術式四の概要

 

 術式の四は施術者の全身から一切の支点を消して行う施術です。術式の一からの体の操法を徹底すると、次第に全身の主要な関節を特に強い力を入れることなく制御できるようになります。術式の四は「力を入れずに行う施術」ですが、ただ力を抜くだけでは意味がありません。全身の主要な関節の動きを制御しつつ力を入れないことに意味があります(確実に制御された脱力)。その上で体に残る僅かな支点を意識的に消していくのです。

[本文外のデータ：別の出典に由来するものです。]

## src/rtl/axis_packet_arbiter.sv

```systemverilog
// Packet-level round-robin arbiter merging NUM_SRC AXI-Stream sources onto one stream.
// Optional packet counter output pkt_cnt is enabled by defining AXIS_ARB_PKT_CNT_EN.
module axis_packet_arbiter #(
  parameter int DATA_W  = 64,
  parameter int NUM_SRC = 4
) (
  input  logic                        aclk,
  input  logic                        areset,
  input  logic [NUM_SRC-1:0]          s_axis_tvalid,
  output logic [NUM_SRC-1:0]          s_axis_tready,
  input  logic [NUM_SRC*DATA_W-1:0]   s_axis_tdata,
  input  logic [NUM_SRC-1:0]          s_axis_tlast,
  output logic                        m_axis_tvalid,
  input  logic                        m_axis_tready,
  output logic [DATA_W-1:0]           m_axis_tdata,
  output logic                        m_axis_tlast,
  output logic                        grant_valid,
  output logic [$clog2(NUM_SRC)-1:0]  grant_idx
`ifdef AXIS_ARB_PKT_CNT_EN
  ,
  output logic [31:0]                 pkt_cnt
`endif
);

  localparam int IDX_W = $clog2(NUM_SRC);

  typedef enum logic {IDLE, GRANT} state_t;

  state_t           r_state;
  state_t           w_state_next;
  logic [IDX_W-1:0] r_grant_idx;
  logic [IDX_W-1:0] w_grant_idx_next;
  logic [IDX_W-1:0] r_last_grant;
  logic [IDX_W-1:0] w_last_grant_next;
  logic             r_grant_valid;
  logic             w_grant_valid_next;
  logic [IDX_W-1:0] w_pick;
  logic             w_found;
  logic             w_active;
  logic             w_done;
  int               w_cand;

  // Round-robin search starting just after the previously served source.
  always_comb begin
    w_pick  = r_last_grant;
    w_found = 1'b0;
    w_cand  = 0;
    for (int k = 1; k <= NUM_SRC; k++) begin
      w_cand = int'(r_last_grant) + k;
      if (w_cand >= NUM_SRC) w_cand = w_cand - NUM_SRC;
      if (!w_found && s_axis_tvalid[w_cand[IDX_W-1:0]]) begin
        w_found = 1'b1;
        w_pick  = w_cand[IDX_W-1:0];
      end
    end
  end

  always_comb begin
    w_state_next       = r_state;
    w_grant_idx_next   = r_grant_idx;
    w_last_grant_next  = r_last_grant;
    w_grant_valid_next = r_grant_valid;
    case (r_state)
      IDLE: begin
        if (w_found) begin
          w_state_next       = GRANT;
          w_grant_idx_next   = w_pick;
          w_grant_valid_next = 1'b1;
        end
      end
      GRANT: begin
        if (w_done) begin
          w_state_next       = IDLE;
          w_last_grant_next  = r_grant_idx;
          w_grant_valid_next = 1'b0;
        end
      end
      default: w_state_next = IDLE;
    endcase
  end

  always_ff @(posedge aclk) begin
    if (areset) begin
      r_state       <= IDLE;
      r_grant_idx   <= '0;
      r_last_grant  <= IDX_W'(NUM_SRC - 1);
      r_grant_valid <= 1'b0;
    end else begin
      r_state       <= w_state_next;
      r_grant_idx   <= w_grant_idx_next;
      r_last_grant  <= w_last_grant_next;
      r_grant_valid <= w_grant_valid_next;
    end
  end

  // Gating with areset keeps the stream quiet during the reset cycle itself.
  assign w_active      = (r_state == GRANT) && !areset;
  assign m_axis_tvalid = w_active && s_axis_tvalid[r_grant_idx];
  assign m_axis_tlast  = w_active && s_axis_tlast[r_grant_idx];
  assign m_axis_tdata  = w_active ? s_axis_tdata[int'(r_grant_idx)*DATA_W +: DATA_W] : '0;
  assign w_done        = m_axis_tvalid && m_axis_tready && m_axis_tlast;
  assign grant_valid   = r_grant_valid;
  assign grant_idx     = r_grant_idx;

  generate
    for (genvar gi = 0; gi < NUM_SRC; gi++) begin : g_ready
      assign s_axis_tready[gi] = w_active && (r_grant_idx == IDX_W'(gi)) && m_axis_tready;
    end
  endgenerate

`ifdef AXIS_ARB_PKT_CNT_EN
  logic [31:0] r_pkt_cnt;

  always_ff @(posedge aclk) begin
    if (areset) begin
      r_pkt_cnt <= '0;
    end else if (w_done) begin
      r_pkt_cnt <= r_pkt_cnt + 32'd1;
    end
  end

  assign pkt_cnt = r_pkt_cnt;
`endif

endmodule

```
`src/rtl/pcie_egress_drain.sv`:
```
// Egress drain: round-robin pops from four egress FIFOs, tags each word with
// its source port, flags destination mismatches and counts delivered words.
module pcie_egress_drain #(
  parameter int unsigned TAMANO_DATOS = 12,
  parameter int unsigned CNT_WIDTH    = 8
) (
  input  logic                    clk,
  input  logic                    reset,
  input  logic                    enable,
  input  logic                    sink_ready,
  input  logic [3:0]              empty,
  input  logic [TAMANO_DATOS-1:0] data_in0,
  input  logic [TAMANO_DATOS-1:0] data_in1,
  input  logic [TAMANO_DATOS-1:0] data_in2,
  input  logic [TAMANO_DATOS-1:0] data_in3,
  input  logic [1:0]              count_sel,
  output logic [3:0]              pop,
  output logic [TAMANO_DATOS-1:0] data_out,
  output logic                    valid_out,
  output logic [1:0]              port_out,
  output logic                    mismatch,
  output logic [CNT_WIDTH-1:0]    count_out,
  output logic [CNT_WIDTH-1:0]    err_count,
  output logic                    idle
);

  localparam int unsigned DEST_LSB = 8;
  localparam logic [CNT_WIDTH-1:0] CNT_MAX = '1;

  typedef enum logic [1:0] {
    IDLE  = 2'd0,
    RUN   = 2'd1,
    DRAIN = 2'd2
  } state_t;

  state_t                    state;
  state_t                    state_nxt;
  logic [3:0]                pop_d;
  logic [1:0]                rr;
  logic [CNT_WIDTH-1:0]      cnt [4];

  logic [3:0]                elig;
  logic [1:0]                grant;
  logic [1:0]                idx;
  logic                      found;
  logic [TAMANO_DATOS-1:0]   cap_word;
  logic [1:0]                cap_idx;
  logic                      cap_bad;

  // Round-robin grant; a port popped last cycle is masked because its empty flag lags.
  always_comb begin
    elig  = '0;
    pop   = '0;
    grant = rr;
    idx   = rr;
    found = 1'b0;
    if (state == RUN) begin
      elig = ~empty & ~pop_d & {4{sink_ready}};
    end
    for (int k = 0; k < 4; k++) begin
      idx = rr + 2'(k);
      if (!found && elig[idx]) begin
        found = 1'b1;
        grant = idx;
      end
    end
    if (found) begin
      pop[grant] = 1'b1;
    end
  end

  // Next-state decode; DRAIN lingers one cycle while a popped word is in flight.
  always_comb begin
    state_nxt = state;
    case (state)
      IDLE:    if (enable) state_nxt = RUN;
      RUN:     if (!enable) state_nxt = DRAIN;
      DRAIN: begin
        if (enable)              state_nxt = RUN;
        else if (pop_d != 4'd0)  state_nxt = DRAIN;
        else                     state_nxt = IDLE;
      end
      default: state_nxt = IDLE;
    endcase
  end

  // Select the word arriving from the port popped last cycle.
  always_comb begin
    cap_word = data_in0;
    cap_idx  = 2'd0;
    if (pop_d[1]) begin
      cap_word = data_in1;
      cap_idx  = 2'd1;
    end else if (pop_d[2]) begin
      cap_word = data_in2;
      cap_idx  = 2'd2;
    end else if (pop_d[3]) begin
      cap_word = data_in3;
      cap_idx  = 2'd3;
    end
    cap_bad = (cap_word[DEST_LSB +: 2] != cap_idx);
  end

  // State, arbitration pointer, capture stage and counters.
  always_ff @(posedge clk) begin
    if (!reset) begin
      state     <= IDLE;
      pop_d     <= '0;
      rr        <= 2'd0;
      data_out  <= '0;
      valid_out <= 1'b0;
      port_out  <= 2'd0;
      mismatch  <= 1'b0;
      count_out <= '0;
      err_count <= '0;
      idle      <= 1'b1;
      for (int i = 0; i < 4; i++) begin
        cnt[i] <= '0;
      end
    end else begin
      state     <= state_nxt;
      pop_d     <= pop;
      idle      <= (state_nxt == IDLE) && (pop == 4'd0);
      count_out <= cnt[count_sel];
      if (found) begin
        rr <= grant + 2'd1;
      end
      if (pop_d != 4'd0) begin
        data_out  <= cap_word;
        port_out  <= cap_idx;
        valid_out <= 1'b1;
        mismatch  <= cap_bad;
        if (cap_bad && (err_count != CNT_MAX)) begin
          err_count <= err_count + CNT_WIDTH'(1);
        end
        if (cnt[cap_idx] != CNT_MAX) begin
          cnt[cap_idx] <= cnt[cap_idx] + CNT_WIDTH'(1);
        end
      end else begin
        valid_out <= 1'b0;
        mismatch  <= 1'b0;
      end
    end
  end

endmodule

```
`config.mk`:
```
export PLATFORM = sky130hd
export DESIGN_NAME = pcie_egress_drain
export DESIGN_NICKNAME = d
export VERILOG_FILES = /design/src/rtl/pcie_egress_drain.sv
export SDC_FILE = /design/constraint.sdc
export NUM_CORES = 1
export LEC_CHECK = 0
export ABC_AREA = 1
export BUFFER_PORTS_ARGS = -buffer_cell sky130_fd_sc_hd__buf_2
export CORE_MARGIN = 5
export CORE_UTILIZATION = 60
export CTS_BUF_LIST = sky130_fd_sc_hd__clkbuf_8
export DETAILED_ROUTE_END_ITERATION = 8
export PLACE_DENSITY_LB_ADDON = 0.2
export SKIP_CTS_REPAIR_TIMING = 1
export SYNTH_ARGS = -nofsm -noshare
export SYNTH_HDL_FRONTEND = slang
export SYNTH_SLANG_ARGS = --single-unit
```
`constraint.sdc`:
```
create_clock -name clk -period 7.4 [get_ports clk]
set_input_delay 0.37 -clock clk [delete_from_list [all_inputs] [get_ports clk]]
set_output_delay 0.37 -clock clk [all_outputs]
set_load 0.05 [all_outputs]
```
==> flow_summary.json, run 1 <==
{
  "post-route-min-period_ns": 4.29,
  "fin_hold_ws_ns": 0.188,
  "slowest_stage": "dfxtp_1",
  "num_rows": 30,
  "grtUsageTotal_pct": 27.6,
  "ys_types": 33,
  "core_um2": 6830,
  "hold_class": "in -> reg",
  "syn_area_um2": 4220,
  "drive_above_1_share_pct": 24.0,
  "drt_drc_violations_left": 0,
  "rsz0062_at_grt": "no",
  "endpoint_kind": "flop",
  "place_hpwl_mm": 8.80,
  "synth.most_common_cell": "nand2_1",
  "crit_family": "simple AND/OR/NAND/NOR gates",
  "antenna_found_initial": 0,
  "clkPwrFrac_pct": 13.1,
  "max_freq_mhz": 233,
  "ys_dominant_reg_cell": "dfxtp_1",
  "start_kind": "flop",
  "r2r_cells": 13,
  "vias_per_cell": 5.55,
  "crit_end": "cnt[0][5]$_SDFFCE_PN0P_",
  "switching_power_mw": 1.24,
  "avgSynthCellArea_um2": 7.37,
  "crit_fanout": 30,
  "grt_first_pass_wirelength_mm": 18.6,
  "tns_ns": 0,
  "clockRootBuffer": "clkbuf_8",
  "maxCapViolations": 0,
  "crit_top_cell": "nor2_4",
  "worst-path-buf-inv": 3,
  "worstReg2RegEnd": "cnt[0][5]$_SDFFCE_PN0P_",
  "routed_wl_mm": 11.6,
  "cts.path.max_buffers": 2,
  "internal_power_mw": 1.02,
  "clk_pin_slew_worst_paths_ns": 0.08,
  "drt_first_pass_iters": 6,
  "netlist_instances": 572,
  "powerDensity_nw_per_um2": 462,
  "numCtsBuffers": 9,
  "clock_sinks": 73,
  "synthArstFlopShare_pct": 0,
  "ys_warn_count": 0,
  "insertion_delay_ns": 0.36,
  "die-area_um2": 8810,
  "ff2ff_setup_slack_ns": 3.11,
  "tritoncts": "done",
  "vias": 4187,
  "globalplace.congestion": 1.00,
  "ys_seq_area_share_pct": 42.2,
  "status": "finished, final reports clean",
  "dpl_worst_slack_ns": 3.17,
  "power_frac_comb_pct": 58.8,
  "htreeDepth": 3,
  "grt_max_degree": 31,
  "yosysTopAreaCell": "edfxtp_1",
  "finalHoldViolations": 0,
  "yosys-top-cells-count": "128 x nand2_1, 68 x nand3_1, 68 x nor2_1, 49 x inv_1, 46 x a21oi_1",
  "ir_worst_vdd_v": 0.000251,
  "synth_area_leaders": "edfxtp_1 23%, dfxtp_1 19%, nand2_1 11%",
  "synth_nets": 636,
  "critPathMaxStageDelay_ns": 0.82,
  "worst_pin_slew_ns": 1.03,
  "worst_r2r_startpoint": "pop_d[1]$_SDFF_PN0_",
  "drv_slew": 0,
  "required_ns": 7.43,
  "clock_skew_ns": 0.0107,
  "portBuffers": 94,
  "slew_headroom_pct": 31.2,
  "synth-edff-count": 32,
  "nets": 718,
  "worstSetupPathDepth": 13,
  "path_class": "reg -> reg",
  "die_h_um": 93.8,
  "critPathLaunch": "pop_d[1]$_SDFF_PN0_",
  "grt_pass1_vias": 3769,
  "yosys_register_bits": 73,
  "wl_per_cell_um": 15.4,
  "areaGrowthSynthToFinish_pct": 15.6,
  "switching_share_pct": 54.9,
  "fin_ws_ns": 3.11,
  "overflow": 0,
  "report.final.setup_viol": 0,
  "start_util_pct": 61.7,
  "p_leak_nw": 2.32,
  "die_w_um": 93.8,
  "fin_util_pct": 71.4,
  "insertedDiodeCount": 0,
  "fin_crit_sh_pct": 58.0,
  "pwr-share-seq_pct": 28.1,
  "crit_chain": "inv_1 > nand2_2 > nand3_1 > o21ai_1 > clkinv_1 > ha_1 > inv_1 > nor2_4 > nand2_4 > nor2_4 > nor2_4 > nand3_2 > nand2_1",
  "drt_iter0_markers": 429,
  "antenna_left": 0,
  "synth_top_area_share_pct": 22.8,
  "pin_count": 95,
  "cp.arrival_ns": 4.32
}
## metrics by stage
step | cells | power (mW) | instance area (µm²)
2_1_floorplan | 572 | 1.67 | 4220
3_3_place_gp | 739 | 1.92 | 4690
3_5_place_dp | 739 | 1.95 | 4690
4_1_cts | 755 | 2.25 | 4870
5_1_grt | 755 | 2.43 | 4870
6_report | 755 | 2.25 | 4870
## routing by layer
| metal | up-vias | routed length, µm | GRT usage, % | share of wire [%] |
|---|---|---|---|---|
| li1 | 2044 | - | - | - |
| met1 | 1917 | 4840 | 39.1 | 42 |
| met2 | 203 | 5370 | 41.7 | 46 |
| met3 | 23 | 1080 | 5.05 | 9.3 |
| met4 | 0 | 331 | 10.8 | 2.8 |
| met5 | - | 0 | 0 | 0 |
## power groups by stage
stage / registers (mW) / clock network [mW] / logic, mW
final: 0.633 / 0.295 / 1.32
after floorplan: 0.702 / 0 / 0.965
after CTS: 0.630 / 0.298 / 1.32
after global routing: 0.640 / 0.318 / 1.47
after detailed placement: 0.639 / 0 / 1.31
after global placement: 0.639 / 0 / 1.28
## registers in the layout, indices dropped and copies added, names as in the netlist, 2 cells and up
register   flops
cnt           32
count_out      8
data_out      12
err_count      8
pop_d          4
port_out       2
rr             2
state          2
## worst min-delay path by stage
stage,slack [ns],cells past startpoint,from,to
CTS,0.17,2,enable,state[1]$_SDFF_PN0_
finish,0.19,2,enable,state[1]$_SDFF_PN0_
floorplan,0.45,1,enable,state[1]$_SDFF_PN0_
detailed placement,0.46,2,port_out[0]$_SDFFE_PN0N_,port_out[0]$_SDFFE_PN0N_
global placement,0.46,2,port_out[1]$_SDFFE_PN0N_,port_out[1]$_SDFFE_PN0N_
global route,0.18,2,enable,state[1]$_SDFF_PN0_
## cell usage in the layout, fill, tap and decap left out, drive strengths merged, types with 7 or more instances in the layout
cell type  netlist  layout
nand2          142     142
nor2            83      83
inv             54      58
clkbuf          15       9
edfxtp          32      32
buf              9      95
o21ai           38      38
nand3           78      78
a21oi           47      47
nor3             8       8
nand4            7       7
dfxtp           41      41
## area by class of cell
class / count / area (µm²)
Clock buffer: 9 / 124
Fill cell: 598 / 1960
Tap cell: 96 / 120
Sequential cell: 73 / 1780
Multi-Input combinational cell: 419 / 2090
Clock inverter: 7 / 61.3
Timing Repair Buffer: 95 / 478
Inverter: 56 / 215
## cell families (layout without fill, tap and decap cells)
| kind of cell | Yosys count | count (layout) | synth area share, % |
|---|---|---|---|
| compound gates | 86 | 86 | 10.3 |
| xor+xnor | 7 | 7 | 1.45 |
| fa+ha+maj | 6 | 6 | 1.78 |
| buf+inv | 80 | 167 | 8.10 |
| flops | 73 | 73 | 42.2 |
| simple gates | 320 | 320 | 36.1 |
No activity file was read; power rests on OpenSTA's default activity.
==> run 2, diff against run 1 <==
CORE_UTILIZATION = 51   (was 60)
clock period = 3.6 ns   (was 7.4 ns; I/O delays follow)
==> run 2 against run 1 <==
Compared with the run above: first-iteration DRC count shrank 40%; final cell count grew 1.9%; largest power group unchanged; setup slack got worse by 2.7 ns; critical endpoint is now cnt[0][4]$_SDFFCE_PN0P_; die area rose by 16%; global-route usage down 3.2 points; worst hold slack worse by 0.17 ns.
==> flow_summary.json, run 2 (same netlist as run 1, synthesis figures left out) <==
{
  "post-route-min-period_ns": 3.19,
  "tns_ns": 0,
  "grt_pass1_vias": 4119,
  "critPathMaxStageDelay_ns": 0.50,
  "grtUsageTotal_pct": 24.4,
  "fin_util_pct": 60.4,
  "ff2ff_setup_slack_ns": 0.41,
  "htreeDepth": 3,
  "ir_worst_vdd_v": 0.000852,
  "cp.arrival_ns": 3.19,
  "maxCapViolations": 0,
  "largestRegisters": "cnt: 32 flops, data_out: 12 flops",
  "core_um2": 8130,
  "die-area_um2": 10200,
  "max_freq_mhz": 314,
  "worst_pin_slew_ns": 0.683,
  "pin_count": 95,
  "top_register": "cnt",
  "numCtsBuffers": 9,
  "crit_fanout": 13,
  "slew_headroom_pct": 54.3,
  "status": "finished, final reports clean",
  "clockRootBuffer": "clkbuf_8",
  "start_kind": "flop",
  "place_hpwl_mm": 9.33,
  "report.final.setup_viol": 0,
  "num_rows": 33,
  "clock_sinks": 73,
  "start_util_pct": 51.9,
  "crit_chain": "nor2_2 > nor2_4 > nand2_1 > o21ai_1 > clkinv_1 > ha_1 > inv_1 > nor2_4 > nand2_4 > nor2_4 > nor2_4 > nand3_2 > nand2_1",
  "drive_above_1_share_pct": 24.4,
  "portBuffers": 94,
  "cts.path.max_buffers": 2,
  "vias": 4189,
  "nets": 723,
  "finalHoldViolations": 0,
  "routed_wl_mm": 11.9,
  "clock_skew_ns": 0.0103,
  "endpoint_kind": "flop",
  "areaGrowthSynthToFinish_pct": 16.4,
  "antenna_left": 0,
  "drt_drc_violations_left": 0,
  "die_h_um": 101,
  "antenna_found_initial": 0,
  "tritoncts": "done",
  "slowest_stage": "dfxtp_1",
  "crit_top_cell": "nor2_4",
  "grt_max_degree": 25,
  "powerDensity_nw_per_um2": 935,
  "insertedDiodeCount": 0,
  "insertion_delay_ns": 0.34,
  "die_w_um": 101,
  "hold_class": "in -> reg",
  "fillers": 763,
  "p_leak_nw": 2.33,
  "grt_first_pass_wirelength_mm": 19.6,
  "vias_per_cell": 5.45,
  "drv_slew": 0,
  "rsz0062_at_grt": "no",
  "overflow": 0,
  "drt_first_pass_iters": 5,
  "required_ns": 3.61,
  "final_common_cell": "nand2_1",
  "wl_per_cell_um": 15.5,
  "largest_register_ff_count": 32,
  "final_cell_mix": "128 x nand2_1, 94 x buf_2, 68 x nor2_1, 68 x nand3_1, 50 x inv_1",
  "drt_iter0_markers": 258,
  "clk_pin_slew_worst_paths_ns": 0.08,
  "path_class": "reg -> reg",
  "fin_crit_sh_pct": 88.5,
  "globalplace.congestion": 0.949
}
run 2: report_power, final:
part	leakage (nW)	total, mW	switching [mW]	internal (mW)
clock	0.0791	0.565	0.317	0.248
combinational	1.58	2.77	2.03	0.737
sequential	0.669	1.26	0.158	1.10
run 2: final timing paths:
| path | start | end | cells after the start |
|---|---|---|---|
| setup / recovery | pop_d[2]$_SDFF_PN0_ | cnt[0][4]$_SDFFCE_PN0P_ | 13 |
| hold / removal | enable | state[1]$_SDFF_PN0_ | 2 |
| setup reg to reg | pop_d[2]$_SDFF_PN0_ | cnt[0][4]$_SDFFCE_PN0P_ | 13 |
| hold reg to reg | data_out[9]$_SDFFE_PN0N_ | data_out[9]$_SDFFE_PN0N_ | 2 |
run 2: final cells by class:
class                      count  area, µm²  area share, %
sequential                    73       1780           36.3
clock inverter                 7       47.5          0.968
multi-input combinational    419       2090           42.7
timing repair buffer         100        515           10.5
tap                          105        131           2.68
inverter                      56        215           4.38
clock buffer                   9        124           2.52
run 2: routing by layer:
metal  GRT usage, %  vias up  part of all wire, %
met1           31.2     1901                   41
li1               -     2049                    -
met3           5.12       30                  9.7
met4           7.26        0                  2.2
met5              0        -                    0
met2           41.5      209                   48
run 2: critical path, delay by kind of cell, from the launching register on:
family	cells	cell delay (ns)
simple gates	9	1.76
fa+ha+maj	1	0.20
compound gates	1	0.16
flops	1	0.50
buf+inv	2	0.22
run 2: per-stage QoR:
stage               setup slack [ns]  power [mW]  hold WS, ns  cells  area (µm²)
detailed placement             0.466        4.03        0.370    753        4740
CTS                            0.442        4.60      0.00714    769        4910
global route                   0.167        4.99       0.0298    769        4910
floorplan                       1.12        3.43        0.259    572        4220
finish                         0.414        4.59       0.0209    769        4910
global placement               0.620        3.97        0.358    753        4740
==> run 3, diff against run 2 <==
--- a/config.mk
+++ b/config.mk
@@ -13,2 +13,3 @@
 export DETAILED_ROUTE_END_ITERATION = 8
+export GPL_ROUTABILITY_DRIVEN = 0
 export PLACE_DENSITY_LB_ADDON = 0.2
==> constraint.sdc (replaced) <==
create_clock -name clk -period 3.6 [get_ports clk]
set_input_delay 0.9 -clock clk [delete_from_list [all_inputs] [get_ports clk]]
set_output_delay 0.9 -clock clk [all_outputs]
set_load 0.05 [all_outputs]
==> run 3 against run 2 <==
Compared with the run above: global-route usage down 0.67 points; register-to-register slack worse by 0.03 ns; combinational power up 7.2%; critical endpoint is now pop[3]; largest cell class unchanged.
==> flow_summary.json, run 3 (same netlist as run 1, synthesis figures left out) <==
{
  "status": "finished, final reports clean",
  "drive_above_1_share_pct": 27.2,
  "portBuffers": 94,
  "die_h_um": 101,
  "clockRootBuffer": "clkbuf_8",
  "grtUsageTotal_pct": 23.7,
  "rsz0062_at_grt": "yes",
  "hold_class": "reg -> reg",
  "fin_ws_ns": 0.173,
  "routed_wl_mm": 11.9,
  "grt_pass1_vias": 4057,
  "clkPwrFrac_pct": 11.3,
  "largest_register_ff_count": 32,
  "drt_iter0_markers": 399,
  "htreeDepth": 3,
  "final_cell_mix": "127 x nand2_1, 90 x buf_2, 68 x nand3_1",
  "nets": 731,
  "powerDensity_nw_per_um2": 945,
  "cts.path.max_buffers": 2,
  "largestRegisters": "cnt: 32 flops, data_out: 12 flops",
  "clk_pin_slew_worst_paths_ns": 0.07,
  "p_leak_nw": 2.38,
  "cp.arrival_ns": 2.53,
  "maxCapViolations": 0,
  "start_kind": "primary input",
  "final_common_cell": "nand2_1",
  "critPathMaxStageDelay_ns": 0.22,
  "numCtsBuffers": 9,
  "drv_slew": 0,
  "dpl_worst_slack_ns": -0.0275,
  "die-area_um2": 10200,
  "post-route-min-period_ns": 3.43,
  "vias_per_cell": 5.45,
  "fillers": 696,
  "fin_crit_sh_pct": 95.2,
  "wl_per_cell_um": 15.3,
  "slew_headroom_pct": 64.9,
  "ir_worst_vdd_v": 0.000504,
  "internal_power_mw": 2.20,
  "drt_first_pass_iters": 5,
  "tns_ns": 0,
  "start_util_pct": 51.9,
  "crit_fanout": 6,
  "multi_input_area_um2": 2140,
  "instances_no_fill": 777,
  "switching_share_pct": 53.8,
  "finalHoldViolations": 0,
  "power_frac_comb_pct": 62.5,
  "crit_chain": "buf_2 > buf_4 > nand4_1 > nand3_1 > nand2_1 > nand4_1 > nand2_1 > nand2_2 > inv_1 > ha_1 > inv_1 > nor2_2 > buf_6",
  "pwr-share-seq_pct": 26.2,
  "grt_first_pass_wirelength_mm": 19.3,
  "required_ns": 2.70,
  "core_um2": 8130,
  "endpoint_kind": "primary output",
  "switching_power_mw": 2.56,
  "insertion_delay_ns": 0.34,
  "drt_drc_violations_left": 0,
  "vias": 4235,
  "pin_count": 95,
  "worst_pin_slew_ns": 0.525,
  "top_register": "cnt",
  "antenna_left": 0,
  "antenna_found_initial": 0,
  "areaGrowthSynthToFinish_pct": 19.2,
  "dp.cells": 761,
  "tritoncts": "done",
  "report.final.setup_viol": 0,
  "grt_max_degree": 25,
  "die_w_um": 101,
  "insertedDiodeCount": 0,
  "clock_skew_ns": 0.0109,
  "fin_hold_ws_ns": 0.470,
  "seqCellArea_um2": 1780,
  "max_freq_mhz": 292,
  "dpl_cell_area_um2": 4810,
  "fin_area_um2": 5030,
  "slowest_stage": "nand4_1",
  "path_class": "in -> out",
  "place_hpwl_mm": 8.58,
  "num_rows": 33,
  "overflow": 0,
  "clock_sinks": 73
}
==> run 3: critical path: cells and delay by family <==
| family | cells | cell delay [ns] |
|---|---|---|
| simple gates | 7 | 0.92 |
| fa+ha+maj | 1 | 0.15 |
| buf+inv | 5 | 0.55 |
==> run 3: final timing paths <==
kind | startpoint | to | slack (ns) | cells past startpoint
setup / recovery | sink_ready | pop[3] | 0.17 | 13
hold / removal | port_out[0]$_SDFFE_PN0N_ | port_out[0]$_SDFFE_PN0N_ | 0.47 | 2
setup reg to reg | pop_d[3]$_SDFF_PN0_ | cnt[0][1]$_SDFFCE_PN0P_ | 0.38 | 13
hold reg to reg | port_out[0]$_SDFFE_PN0N_ | port_out[0]$_SDFFE_PN0N_ | 0.47 | 2
==> run 3: area by class of cell <==
class / instances / area share, %
inverter: 56 / 4.28
clock inverter: 7 / 0.746
timing repair buffer: 108 / 11.8
multi-input combinational: 419 / 42.6
sequential: 73 / 35.5
tap: 105 / 2.61
clock buffer: 9 / 2.46
==> run 3: stage by stage <==
step           util (%)  power (mW)
2_1_floorplan         -        3.46
3_3_place_gp       59.1        4.07
3_5_place_dp       59.1        4.13
4_1_cts            61.1        4.68
5_1_grt            61.8        5.12
6_report           61.8        4.75
==> run 3: layer usage <==
| metal | vias up | track usage (%) | share of wire [%] |
|---|---|---|---|
| li1 | 2064 | - | - |
| met1 | 1976 | 31.0 | 43 |
| met2 | 178 | 39.3 | 48 |
| met3 | 17 | 5.95 | 8.0 |
| met4 | 0 | 6.13 | 1.3 |
| met5 | - | 0 | 0 |
==> run 3: power by group through the flow <==
stage                     clock [mW]  combinational [mW]  sequential, mW
after floorplan                    0                2.01            1.44
after global placement             0                2.84            1.24
after detailed placement           0                2.88            1.25
after CTS                      0.552                2.89            1.23
after global routing           0.585                3.27            1.27
final                          0.536                2.97            1.24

術式の一から三で行う体の操法も「支点を消す」という点は同じですが、これは全身の機能を統合させた結果であり、いわば「全身そのものが一つの支点となっている」ということです。これに対して術式の四では「ただ支点を消す」となります。ただ、これはほぼ「自然体」から行う施術なので、完全に消えている必要はなく、受け手に「支点がない」と認識させればよいとなります。

 

 支点がない状態で体に触れるということは、受け手の体にとっては「抵抗できない種類の刺激」であると同時に「両者の体の綱がりが強まる刺激」ともなります。つまり単純な「触れる」ということの効果が最も強く発揮されやすい状態となります。この施術の主な用途は「緊張を溶かす」ことにありますが、強く緊張している部位に対してこうした触れ方を行うと、ただ触れているだけで受け手の体はその緊張を保つことができなくなり、弛緩していきます。これは運動器だけでなく、内臓系にも同じく有効です。これまでの術式一から三の施術とは、弛む対象も弛み方も違うので、これまでの方法で太刀打ちできなかった対象に対して有効な方法となります。

 

 ただしこの施術は自身の体から支点を消すことを優先するため、施術者の側に主導権のない極めて受け身の施術となります。患者さんの体と施術者の体の間にある「境界」が極めて低くなっているため、互いの状態が互いに影響を及ぼし合います。その結果として、よく「患者さんの悪いものを貰う」といった施術の悪影響については、通常の施術の比ではなくなりますし、もし施術者の体の方が受け手の体より悪い場合には、その状態を相手に伝えてしまいかねません。この施術は「触れているだけ」で体を劇的に変化させることが可能ですが、これを便利と多用すると自身の体調を著しく阻害しかねない危険な施術でもあるので、あくまでこれまでの術式の一から三の方法論で対処できない場合の補助的な施術であると考えて下さい。